What strikes me about hearing the stories of so many broken hearts, is that there is intense power unleashed by a heart that has been broken ... for, you see, your heart cannot be broken unless it has inordinately loved another.
And a heart that has been broken, can expand ... can be enlarged, so as to love MORE.
It's a risk we take ... that risk of love. It's an incredibly vulnerable proposition -- to put one's heart out there, and to leave it wide open ... perhaps to even be trampled by another. No risk is quite as glorious, and no pain can cut quite as deeply.
But it's true, that it's better to have loved and lost, than never to have loved at all. I would so much rather suffer this pain, than to live a small, well-guarded life that has avoided the pain of heartbreak.

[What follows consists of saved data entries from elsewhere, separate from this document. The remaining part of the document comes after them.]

This design comes from an exercise in tuning for small area, a short achievable clock period and few clock cycles per item on the open sky130 flow, not from production work.
For this run, only the layout was checked, not whether the RTL still works.
Power is estimated from default activity; no workload was simulated.

## design/flow/config.mk

```make
export PLATFORM = sky130hd
export DESIGN_NAME = lath_eval
export DESIGN_NICKNAME = lath_eval
export VERILOG_FILES = /design/flow/design.v
export SDC_FILE = /design/flow/constraint.sdc
export NUM_CORES = 4
export LEC_CHECK = 0
export ABC_AREA = 1
export CAP_MARGIN = 20
export CORE_MARGIN = 2
export CORE_UTILIZATION = 60
export PLACE_DENSITY = 0.75
export SLEW_MARGIN = 20
```

## design/flow/constraint.sdc

```tcl
create_clock -name core_clock -period 11.0 [get_ports {clk}]
set_input_delay 2.2000 -clock core_clock [delete_from_list [all_inputs] [get_ports {clk}]]
set_output_delay 2.2000 -clock core_clock [all_outputs]
set_load 0.01 [all_outputs]
```

## design/flow/design.v

```verilog
module lath_eval (
    input  wire        clk,
    input  wire        rst,
    input  wire [31:0] origin_x,       
    input  wire [31:0] origin_y,       
    input  wire [31:0] pitch_x,        
    input  wire [31:0] pitch_y,        
    input  wire [31:0] lath_pitch,     
    input  wire [31:0] phase_offset,   
    input  wire [15:0] slant_num,      
    input  wire [15:0] slant_den,      
    input  wire        in_valid,
    output wire        in_ready,
    input  wire [13:0] px,
    input  wire [12:0] py,
    input  wire [1:0]  stripe,
    input  wire [15:0] corr,           
    output reg         out_valid,
    output wire [6:0]  v,
    output reg  [31:0] m,
    output reg  [15:0] corr_o,
    output wire [47:0] xo,             
    output wire [47:0] yo              
);
    reg [31:0] lp_r;
    reg [33:0] lp3_r;                  
    reg [34:0] pol_r;                  
    reg [15:0] den_r;
    reg [29:0] ox_r, oy_r;
    reg [18:0] ptx_r, pty_r;
    wire [33:0] lp3_s;
    wire [34:0] pol_s;
    wire        lp3_co, pol_co;
    add_sk #(34) u_lp3 (.a({2'b0, lp_r}), .b({1'b0, lp_r, 1'b0}), .cin(1'b0), .s(lp3_s), .co(lp3_co));
    add_sk #(35) u_pol (.a({3'b0, phase_offset}), .b({1'b0, lp_r, 2'b00}), .cin(1'b0), .s(pol_s), .co(pol_co));
    always @(posedge clk) begin
        lp_r  <= lath_pitch;
        lp3_r <= lp3_s;
        pol_r <= pol_s;
        den_r <= slant_den;
        ox_r  <= origin_x[29:0];
        oy_r  <= origin_y[29:0];
        ptx_r <= pitch_x[18:0];
        pty_r <= pitch_y[18:0];
    end
    reg  lnz;                          
    always @(posedge clk) lnz <= |lath_pitch;
    reg        a_free;
    reg        f_prei, f_pre, f_pk, f_pka, f_pkw, f_kml, f_h0, f_h, f_p, f_c, f_done;
    reg [5:0]  a_cnt;
    reg        a_last;                 
    reg        pvalid;                 
    reg        acin_r;                 
    reg        rk;                     
    reg        rb;                     
    reg        b_busy;
    reg        b_pre;
    reg [4:0]  b_cnt;
    reg        b_last;                 
    reg        b_mcap;                 
    reg        b_vst;                  
    reg        o_org, o_pass, o_dbl, o_x2, o_xadd, o_yadd;
    reg        bl_r;                   
    reg        rdy_r;                  
    reg        f_hb;                   
    reg [46:0] ay_r;                   
    wire b_load   = bl_r;
    wire a_ready  = rdy_r;
    assign in_ready = rdy_r;
    wire accept   = in_valid & a_ready;
    wire b_loadk  = f_pka;             
    wire b_any    = b_load | b_loadk;
    wire b_run    = b_busy & ~b_pre;   
    wire inflight_n = accept | (~a_free & ~b_load) | b_load | (b_busy & ~b_last);
    wire f_c_n    = f_p;
    wire f_done_n = (f_c | f_done) & ~b_load;
    wire b_busy_n = b_any | (b_busy & ~b_last);
    wire b_last_n = ~b_any & b_busy & (b_cnt == 5'd14);
    wire bl_n     = (f_c_n | f_done_n) & (~b_busy_n | b_last_n);
    wire a_free_n = (a_free | b_load) & ~in_valid;
    reg [13:0] pxa;
    reg [1:0]  sta;
    reg [12:0] pya;                    
    reg [15:0] corra;
    reg [46:0] acc;                    
    reg [15:0] rr;                     
    reg [1:0]  cq;                     
    reg [40:0] kq;                     
    reg [15:0] krem;
    wire [15:0] r_add  = ({16{rk}} & krem) | {15'd0, rb};
    wire [18:0] r_x    = {2'b0, rr, 1'b0};
    wire [18:0] r_y    = {3'b0, r_add};
    wire [18:0] r_z1   = ~{3'b0, den_r};
    wire [18:0] r_z2   = ~{2'b0, den_r, 1'b0};
    wire [18:0] r_t, r_s1, r_s2;
    wire        r_co0, r_co1, r_co2;
    add_sk #(19) u_rt  (.a(r_x), .b(r_y), .cin(1'b0), .s(r_t), .co(r_co0));
    add_sk #(19) u_rs1 (.a(r_x ^ r_y ^ r_z1),
                        .b({(r_x[17:0] & r_y[17:0]) | (r_x[17:0] & r_z1[17:0]) | (r_y[17:0] & r_z1[17:0]), 1'b1}),
                        .cin(1'b0), .s(r_s1), .co(r_co1));
    add_sk #(19) u_rs2 (.a(r_x ^ r_y ^ r_z2),
                        .b({(r_x[17:0] & r_y[17:0]) | (r_x[17:0] & r_z2[17:0]) | (r_y[17:0] & r_z2[17:0]), 1'b1}),
                        .cin(1'b0), .s(r_s2), .co(r_co2));
    wire        c1     = ~r_s2[18];
    wire        c0     = ~c1 & ~r_s1[18];
    wire [15:0] r_next = c1 ? r_s2[15:0] : (c0 ? r_s1[15:0] : r_t[15:0]);
    wire nx_h0    = (accept & pvalid) | f_kml;
    wire [13:0] pxa_n = a_ready ? px : pxa;
    wire [1:0]  sta_n = a_ready ? stripe : sta;
    wire nx_yk    = (f_h0 | (f_h & ~a_last)) & pya[12];
    wire [46:0] ay_n = ({47{nx_h0}} & ~({33'd0, pxa_n} << 11))
                     | ({47{nx_yk}} & {15'd0, kq[31:0]})
                     | ({47{f_h & a_last}} & {12'd0, pol_r})
                     | ({47{f_p}}  & {{19{corra[15]}}, corra, 12'd0})
                     | ({47{f_pk}} & {1'b0, lp_r, 14'd0});
    wire [46:0] ay   = ay_r;
    wire        acin = acin_r;
    wire [46:0] hsel = {{23{f_hb}}, {24{f_h}}};
    wire [46:0] ax   = (hsel & {acc[45:0], cq[0]}) | (~hsel & acc);
    wire        ax0  = ax[0];
    wire        as0  = ax0 ^ ay[0] ^ acin;
    wire        ak1  = (ax0 & ay[0]) | (ax0 & acin) | (ay[0] & acin) | (f_h & cq[1]);
    wire [45:0] ahi;
    wire        a_co;
    add_sk #(46) u_acc (.a(ax[46:1]), .b(ay[46:1]), .cin(ak1), .s(ahi), .co(a_co));
    wire [46:0] asum = {ahi, as0};
    wire [15:0] nsn  = ~slant_num + 16'd1;             
    wire        nsg  = ~slant_num[15] & (|slant_num);  
    reg [31:0] br;                     
    reg [21:0] bq;                     
    reg [11:0] pxb;
    reg [11:0] pyb;
    reg [7:0]  vq;
    reg [39:0] xacc, yacc;
    reg [31:0] m_r;
    reg [15:0] corr_r;
    wire [33:0] bt  = {br, bq[21:20]};
    wire [34:0] bs1, bs2, bs3;
    wire        bc1, bc2, bc3;
    add_sk #(35) u_bs1 (.a({1'b0, bt}), .b(~{3'b0, lp_r}), .cin(1'b1), .s(bs1), .co(bc1));
    add_sk #(35) u_bs2 (.a({1'b0, bt}), .b(~{2'b0, lp_r, 1'b0}), .cin(1'b1), .s(bs2), .co(bc2));
    add_sk #(35) u_bs3 (.a({1'b0, bt}), .b(~{1'b0, lp3_r}), .cin(1'b1), .s(bs3), .co(bc3));
    wire        g3  = ~bs3[34];
    wire        g2  = ~bs2[34];
    wire        g1  = ~bs1[34];
    wire [31:0] b_next = g3 ? bs3[31:0] : (g2 ? bs2[31:0] : (g1 ? bs1[31:0] : bt[31:0]));
    wire        qh  = g2;
    wire        ql  = g3 | (g1 & ~g2);
    wire [39:0] xx   = ({40{o_dbl}} & {xacc[38:0], 1'b0}) | ({40{o_pass}} & xacc)
                     | ({40{o_x2}} & {20'd0, ptx_r, 1'b0});
    wire [39:0] yx   = ({40{o_dbl}} & {yacc[38:0], 1'b0}) | ({40{o_pass}} & yacc);
    wire [39:0] xy   = ({40{o_org}} & {{10{ox_r[29]}}, ox_r}) | ({40{o_xadd}} & {21'd0, ptx_r});
    wire [39:0] yy   = ({40{o_org}} & {{10{oy_r[29]}}, oy_r}) | ({40{o_yadd}} & {21'd0, pty_r});
    wire [39:0] xsum, ysum;
    wire        x_co, y_co;
    add_sk #(40) u_xo (.a(xx), .b(xy), .cin(1'b0), .s(xsum), .co(x_co));
    add_sk #(40) u_yo (.a(yx), .b(yy), .cin(1'b0), .s(ysum), .co(y_co));
    assign v  = vq[7:1];
    assign xo = {{8{xacc[39]}}, xacc};
    assign yo = {{8{yacc[39]}}, yacc};
    always @(*) begin
        m      = m_r;
        corr_o = corr_r;
    end
    always @(posedge clk) begin
        if (b_any) begin
            br <= {7'd0, asum[46:22]};
            bq <= asum[21:0];
        end else begin
            br <= b_next;
            bq <= {bq[19:0], 2'b00};
        end
        if (b_mcap) begin
            m_r    <= b_next & {32{lnz}};
        end
        if (b_vst)
            vq <= {vq[5:0], qh & lnz, ql & lnz};
        xacc <= xsum;
        yacc <= ysum;
        if (o_dbl) begin
            pxb <= {pxb[10:0], 1'b0};
            pyb <= {pyb[10:0], 1'b0};
        end
        if (b_load) begin
            pxb   <= pxa[11:0];
            pyb   <= pya[11:0];
            corr_r <= corra & {16{lnz}};
        end
    end
    always @(posedge clk) begin
        if (a_ready) begin
            pxa   <= px;
            sta   <= stripe;
            pya   <= py;
            corra <= corr;
            rr    <= 16'd0;
        end
        if (f_prei) begin
            kq <= {nsn, 24'd0, nsg};
            rr <= nsg ? den_r - 16'd1 : 16'd0;
        end
        if (f_pre) begin
            kq <= {kq[39:0], c0};
            rr <= r_next;
            if (a_last) begin
                krem <= r_next;
                rr   <= 16'd0;
            end
        end
        if (f_pk)
            acc <= {{6{kq[40]}}, kq};                    
        else if (nx_h0)
            acc <= {20'd0, pxa_n, sta_n, 11'd0};         
        else
            acc <= asum;
        ay_r <= ay_n;
        if (f_kml)
            kq <= {9'd0, m_r};
        if (f_h0 | (f_h & ~a_last)) begin
            rr  <= r_next;
            cq  <= {c1, c0};
            pya <= {pya[11:0], pya[12]};
        end
    end
    always @(posedge clk) begin
        if (rst) begin
            a_free <= 1'b1;
            bl_r   <= 1'b0;
            rdy_r  <= 1'b1;
            f_hb   <= 1'b0;
            {f_prei, f_pre, f_pk, f_pka, f_pkw, f_kml, f_h0, f_h, f_p, f_c, f_done} <= 11'd0;
            a_cnt  <= 6'd0;
            a_last <= 1'b0;
            pvalid <= 1'b0;
            acin_r <= 1'b0;
            rk     <= 1'b0;
            rb     <= 1'b0;
            b_busy <= 1'b0;
            b_pre  <= 1'b0;
            b_cnt  <= 5'd0;
            {b_last, b_mcap, b_vst} <= 3'd0;
            {o_org, o_dbl, o_x2, o_xadd, o_yadd} <= 5'd0;
            o_pass <= 1'b1;
            out_valid <= 1'b0;
        end else begin
            bl_r   <= bl_n;
            rdy_r  <= a_free_n | bl_n;
            f_hb   <= f_h0 | (f_hb & ~a_last);
            if (f_prei) begin
                f_prei <= 1'b0;
                f_pre  <= 1'b1;
            end
            if (f_pre & a_last) begin
                f_pre <= 1'b0;
                f_pk  <= 1'b1;
            end
            if (f_pk) begin
                f_pk  <= 1'b0;
                f_pka <= 1'b1;
            end
            if (f_pka) begin
                f_pka <= 1'b0;
                f_pkw <= 1'b1;
            end
            if (f_pkw & b_mcap) begin
                f_pkw <= 1'b0;
                f_kml <= 1'b1;
            end
            if (f_kml) begin
                f_kml  <= 1'b0;
                f_h0   <= 1'b1;
                pvalid <= 1'b1;
            end
            if (f_h0) begin
                f_h0 <= 1'b0;
                f_h  <= 1'b1;
            end
            if (f_h & a_last) begin
                f_h <= 1'b0;
                f_p <= 1'b1;
            end
            if (f_p) begin
                f_p <= 1'b0;
                f_c <= 1'b1;
            end
            if (f_c) begin
                f_c    <= 1'b0;
                f_done <= 1'b1;
            end
            if (b_load) begin
                f_done <= 1'b0;
                a_free <= 1'b1;
            end
            if (accept) begin
                a_free <= 1'b0;
                f_prei <= ~pvalid;
                f_h0   <= pvalid;
            end
            if (f_prei | f_h0)
                a_cnt <= 6'd0;
            else
                a_cnt <= a_cnt + 6'd1;
            a_last <= (f_pre & (a_cnt == 6'd38)) | (f_h & (a_cnt == 6'd11));
            acin_r <= (accept & pvalid) | f_kml | (f_h & a_last & (|rr));
            rk     <= (accept & pvalid & py[12]) | (f_kml & pya[12]) |
                      ((f_h0 | (f_h & (a_cnt <= 6'd10))) & pya[11]);
            rb     <= (f_prei & nsn[15]) | (f_pre & ~a_last & kq[39]);
            out_valid <= ~b_any & b_busy & ~b_pre & (b_cnt == 5'd14);
            if (b_any) begin
                b_busy <= 1'b1;
                b_pre  <= b_loadk;
                b_cnt  <= 5'd0;
            end else if (b_busy) begin
                b_cnt <= b_cnt + 5'd1;
                if (b_last)
                    b_busy <= 1'b0;
            end
            b_last  <= ~b_any & b_busy & (b_cnt == 5'd14);
            b_mcap  <= ~b_any & b_busy & (b_cnt == 5'd9);
            b_vst   <= ~b_any & b_busy & (b_cnt >= 5'd10) & (b_cnt <= 5'd13);
            o_x2    <= b_load & pxa[13];
            o_org   <= ~b_any & b_run & (b_cnt == 5'd4);
            o_dbl   <= ~b_any & b_run & (b_cnt <= 5'd13) & (b_cnt != 5'd4);
            o_pass  <= ~(b_load | (~b_any & b_run & (b_cnt <= 5'd13))) |
                       (~b_any & b_run & (b_cnt == 5'd4));
            o_xadd  <= b_load ? pxa[12] :
                       (~b_any & b_run & (b_cnt <= 5'd13) & (b_cnt != 5'd4) &
                        ((b_cnt == 5'd13) | (o_dbl ? pxb[10] : pxb[11])));
            o_yadd  <= b_load ? pya[12] :
                       (~b_any & b_run & (b_cnt <= 5'd13) & (b_cnt != 5'd4) &
                        ((b_cnt == 5'd13) | (o_dbl ? pyb[10] : pyb[11])));
            if (~inflight_n)
                pvalid <= 1'b0;
        end
    end
endmodule
module add_sk #(parameter W = 32) (
    input  wire [W-1:0] a,
    input  wire [W-1:0] b,
    input  wire         cin,
    output wire [W-1:0] s,
    output wire         co
);
    localparam LV = (W + 1 <= 2)  ? 1 : (W + 1 <= 4)  ? 2 : (W + 1 <= 8)  ? 3 :
                    (W + 1 <= 16) ? 4 : (W + 1 <= 32) ? 5 : (W + 1 <= 64) ? 6 : 7;
    wire [(LV+1)*(W+1)-1:0] g, p;
    assign g[W:0] = {a & b, cin};
    assign p[W:0] = {a ^ b, 1'b0};
    genvar l, i;
    generate
        for (l = 0; l < LV; l = l + 1) begin : lv
            for (i = 0; i <= W; i = i + 1) begin : bt
                if ((i >> l) & 1) begin : c
                    assign g[(l+1)*(W+1)+i] = g[l*(W+1)+i] | (p[l*(W+1)+i] & g[l*(W+1)+(((i>>l)<<l)-1)]);
                    assign p[(l+1)*(W+1)+i] = p[l*(W+1)+i] & p[l*(W+1)+(((i>>l)<<l)-1)];
                end else begin : t
                    assign g[(l+1)*(W+1)+i] = g[l*(W+1)+i];
                    assign p[(l+1)*(W+1)+i] = p[l*(W+1)+i];
                end
            end
        end
    endgenerate
    assign s  = (a ^ b) ^ g[LV*(W+1) +: W];
    assign co = g[LV*(W+1) + W];
endmodule
```

## design/flow/run.sh

```bash
#!/bin/bash
# synth_recipe.tcl (not shown) runs the flow's synth.tcl, then flattens the netlist and writes it again
# the make line also repeats each setting of config.mk as NAME=value (left out here)
make -C /OpenROAD-flow-scripts/flow DESIGN_CONFIG=/design/flow/config.mk WORK_HOME=/design/flow/orfs CLKGATE_MAP_FILE= SYNTH_SCRIPT=/design/flow/synth_recipe.tcl finish
```

==> results.py <==
metrics = {
    "status": {
        "status": "complete, no violations",
    },
    "drt": {
        "drc": 0,
        "routedWlPerCell_um": 17.87,
        "drt_pre_antenna_iters": 6,
        "routed_wl_um": 116300,
        "viasPerCell": 5.552,
        "antenna_left": 0,
        "vias": 36130,
        "drtIter0Drc": 2975,
    },
    "clocking": {
        "tritoncts": "yes",
        "post_cts.repair.setup_buffers": 0,
        "insertion_delay_ns": 0.64,
        "cts_sinks": 687,
        "clk_path_buf_depth": 3,
        "ctsHoldBuffers": 0,
        "root_buffer": "clkbuf_16",
        "path_clk_slew_ns": 0.06,
        "cts_buffers": 78,
        "cts_max_level": 3,
        "ctsResizeCount": 0,
    },
    "yosys": {
        "synth.most_common_cell": "nand2_1",
        "synth_edf_count": 175,
        "netlist_area_sq_mm": 0.04060,
        "ys_types": 64,
        "synth.area.top_cells": "dfxtp_1 (25%), nand2_1 (13%), edfxtp_1 (13%), ha_1 (10%), inv_1 (6.9%)",
        "synthTopCellsByCount": "nand2_1 (1,404), inv_1 (747), dfxtp_1 (512), nand3_1 (411), ha_1 (338)",
        "ys.flop_type": "dfxtp_1",
        "synth.avg_cell_area_sq_um": 7.771,
        "yosys_warnings": 1,
        "synth_top_area_cell": "dfxtp_1",
        "synthCells": 5225,
        "netlist.area_leader.share": 0.2524,
        "ys_ff_latch": 687,
        "syn_nets": 5908,
        "ys_async_sr_fraction": 0,
        "ys_seq_area_frac": 0.3819,
    },
    "critical_path": {
        "criticalPathCategory": "in -> reg",
        "critPathLaunchType": "input port",
        "worst_ep_required_time_ns": 11.52,
        "r2r_cells": 15,
        "end_kind": "register",
        "worstPathArrival_ns": 5.09,
        "crit_fanout": 31,
    },
    "floorplan": {
        "core.rowCount": 95,
        "core_sq_mm": 0.06704,
        "die_area_sq_mm": 0.06977,
        "io_pins": 425,
        "start_util": 0.6057,
        "fp.dieW_um": 264.1,
        "die_h_um": 264.1,
    },
    "sta": {
        "min_period_ns": 4.569,
        "worst_slack_ns": 6.431,
        "fin_skew_ns": 0.02420,
        "worst_pin_slew_ns": 1.152,
        "relSlewSlack": 0.2321,
        "fin_setup_tns_ns": 0,
        "setup_viol": 0,
        "timing.fmax_mhz": 218.9,
        "fin_crit_sh": 0.4154,
        "timing_hold_violations_final": 0,
        "rsz0062_at_grt": "no",
        "final_max_slew_viol_count": 0,
        "holdWs_ns": 0.4245,
    },
    "place": {
        "place_congestion": 0.9657,
        "io_buffers": 394,
        "place_hpwl_um": 87520,
        "place_worst_setup_slack_ns": 5.877,
    },
    "power_and_ir_drop": {
        "switching_share": 0.3891,
        "seqPwrFrac": 0.325,
        "power_density_mw_per_mm2": 218.1,
        "pwr-share-clk": 0.253,
        "leakagePower_nw": 23.54,
        "comb_power_share": 0.422,
        "switchingPower_mw": 4.045,
        "p_int_mw": 6.350,
        "vdd_drop_max_mv": 0.1512,
    },
    "global_routing": {
        "grt_max_degree": 64,
        "grt-ovfl-total": 0,
        "grt_pass1_wl_um": 183100,
        "grt_pass1_vias": 34230,
        "antenna_found_initial": 10,
        "grt_use_total": 0.3303,
    },
    "hold_path": {
        "hold_path_depth": 0,
        "hold_class": "reg -> reg",
    },
    "finish": {
        "nNetsFinal": 6247,
        "final_util": 0.7111,
        "layout-area-overhead-vs-synth_pct": 17.41,
        "drive_gt1_frac": 0.04495,
    },
    "run": {
        "drv_cap": 0,
    },
}
## state kept, by name, summed over array words and instances (netlist names), 16 cells and up
name,flops
acc,47
ay_r,47
bq,22
br,32
corr_r,16
corra,16
den_r,16
kq,41
krem,16
lp3_r,34
lp_r,32
m_r,32
ox_r,30
oy_r,30
pol_r,35
ptx_r,19
pty_r,19
rr,16
xacc,40
yacc,40
## final timing paths
| kind | from | end | slack (ns) |
|---|---|---|---|
| hold reg to reg | vq[0]$_DFFE_PP_ | vq[2]$_DFFE_PP_ | 0.42 |
| setup / recovery | in_valid | ay_r[34]$_DFF_P_ | 6.43 |
| setup reg to reg | rk$_SDFF_PP0_ | rr[13]$_DFFE_PP_ | 6.47 |
| hold / removal | vq[0]$_DFFE_PP_ | vq[2]$_DFFE_PP_ | 0.42 |
## final cells by class
cell class | count | area [sq um]
clock buffer | 118 | 2326
antenna | 6 | 15.01
clock inverter | 27 | 265.3
multi-input combinational | 3619 | 21490
timing repair buffer | 416 | 4116
fill | 5464 | 19360
sequential | 687 | 15510
inverter | 762 | 2864
tap | 873 | 1092
## power groups by stage
stage | clock, mW | sequential, mW | combinational (mW)
2_1_floorplan | 0 | 3.36 | 3.15
3_3_place_gp | 0 | 3.41 | 4.20
3_5_place_dp | 0 | 3.41 | 4.29
4_1_cts | 2.66 | 3.36 | 4.33
5_1_grt | 2.76 | 3.41 | 4.95
6_report | 2.63 | 3.37 | 4.39
## layer usage
layer / GRT usage / vias up / routed length, um
li1: - / 17760 / -
met1: 0.4409 / 16770 / 49550
met2: 0.5412 / 1359 / 53110
met3: 0.05621 / 238 / 9523
met4: 0.1179 / 8 / 4056
met5: 0 / - / 49
## placed cells by master (no fill, tap or decap), types with 33 or more instances in the layout
cell,netlist,layout
nor2_1,248,247
inv_1,747,747
xnor2_1,70,70
xor2_1,119,119
a22o_1,34,34
o22ai_1,72,72
nand2_1,1404,1404
o21ai_0,184,184
nand3b_1,33,33
dfxtp_1,512,508
edfxtp_1,175,175
ha_1,338,338
a21o_1,35,35
o21bai_1,33,33
clkdlybuf4s50_1,0,394
a21oi_1,253,253
nand3_1,411,411
clkbuf_16,0,81
fa_1,73,73
nor3_1,57,57
## worst max-delay path: stages
cell and delay, ns:
clkdlybuf4s50_1 0.64, nand2_1 0.17, inv_1 0.15, nand2_1 0.08, nand2_1 0.06, buf_4 0.38, inv_2 0.28, nand2_1 0.15
clkinv_1 0.60, o211ai_1 0.35
## cells by family after synthesis
| logic type | after synthesis | synth area share |
|---|---|---|
| AOI/OAI and AO/OA | 744 | 0.1110 |
| buffers and inverters | 919 | 0.08927 |
| DFF | 687 | 0.3819 |
| adders and majority gates | 411 | 0.1401 |
| and+or+nand+nor | 2274 | 0.2367 |
| xor gates and xnor gates | 189 | 0.04077 |
| muxes | 1 | 0.0002465 |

I finished Ken Wilber's book, "Grace and Grit" last night ... and I sobbed voraciously through the death scene ... not because of Treya's death, but because of how Ken's heart was broken by the death of his beloved.
They both knew she was dying, when she could no longer walk up the stairs (after a ten year struggle with breast cancer). She felt defeat, but he turned it into a romantic gesture -- "Come on, Gorgeous ... let me carry my Girl up the stairs."
"Honey, if it's time for you to go, then it's time for you to go. Don't worry, I'll find you. I found you before, I promise I'll find you again. So, if you want to go, don't worry. Just go."
"You promise you'll find me?"
It was all he could get out ... she closed her eyes, breathed her last, and he writes this:
My heart broke. This phrase kept running through my mind: 'Practice the wound of love ... practice the wound of love.' Real love hurts; real love makes you totally vulnerable and open; real love will take you far beyond yourself; and therefore real love will devastate you. I kept thinking, if love does not shatter you, you do not know love.
I thought my promise was that I would help her, whereas it was actually how she would reach and help me, again and again, and forever again, as long as it took for me to awaken, as long as it took for me to acknowledge, as long as it took for me to realize the Spirit that she had come so clearly to announce.
Out of that broke heart has come a wealth of strength ... for he was utterly transformed, by the love, and by the pain.
In working with an energy-healer, I was encouraged to "paint out my pain" ... pain about my present, about my past -- pain that was largely unacknowledged, and often discounted or dismissed ... but still very much in operation. I created a sacred space, complete with lit candles and incense ... and asked the Spirit to assist me.
I did so ... and then I also painted, intuitively, the image of my own broken heart being a catalyst for healing ... with symbols that are rich in meaning for me.
I'll dare to share those images with you here ... this is not about "artistic ability" (for I am self-taught), but about expression ...
Here's the image of the pain:
This is what I've entitled, "The Catalyst: Practice the Wound of Love" ~
And ... a couple of close-ups:
A picture speaks a thousand words ... 'nuff said.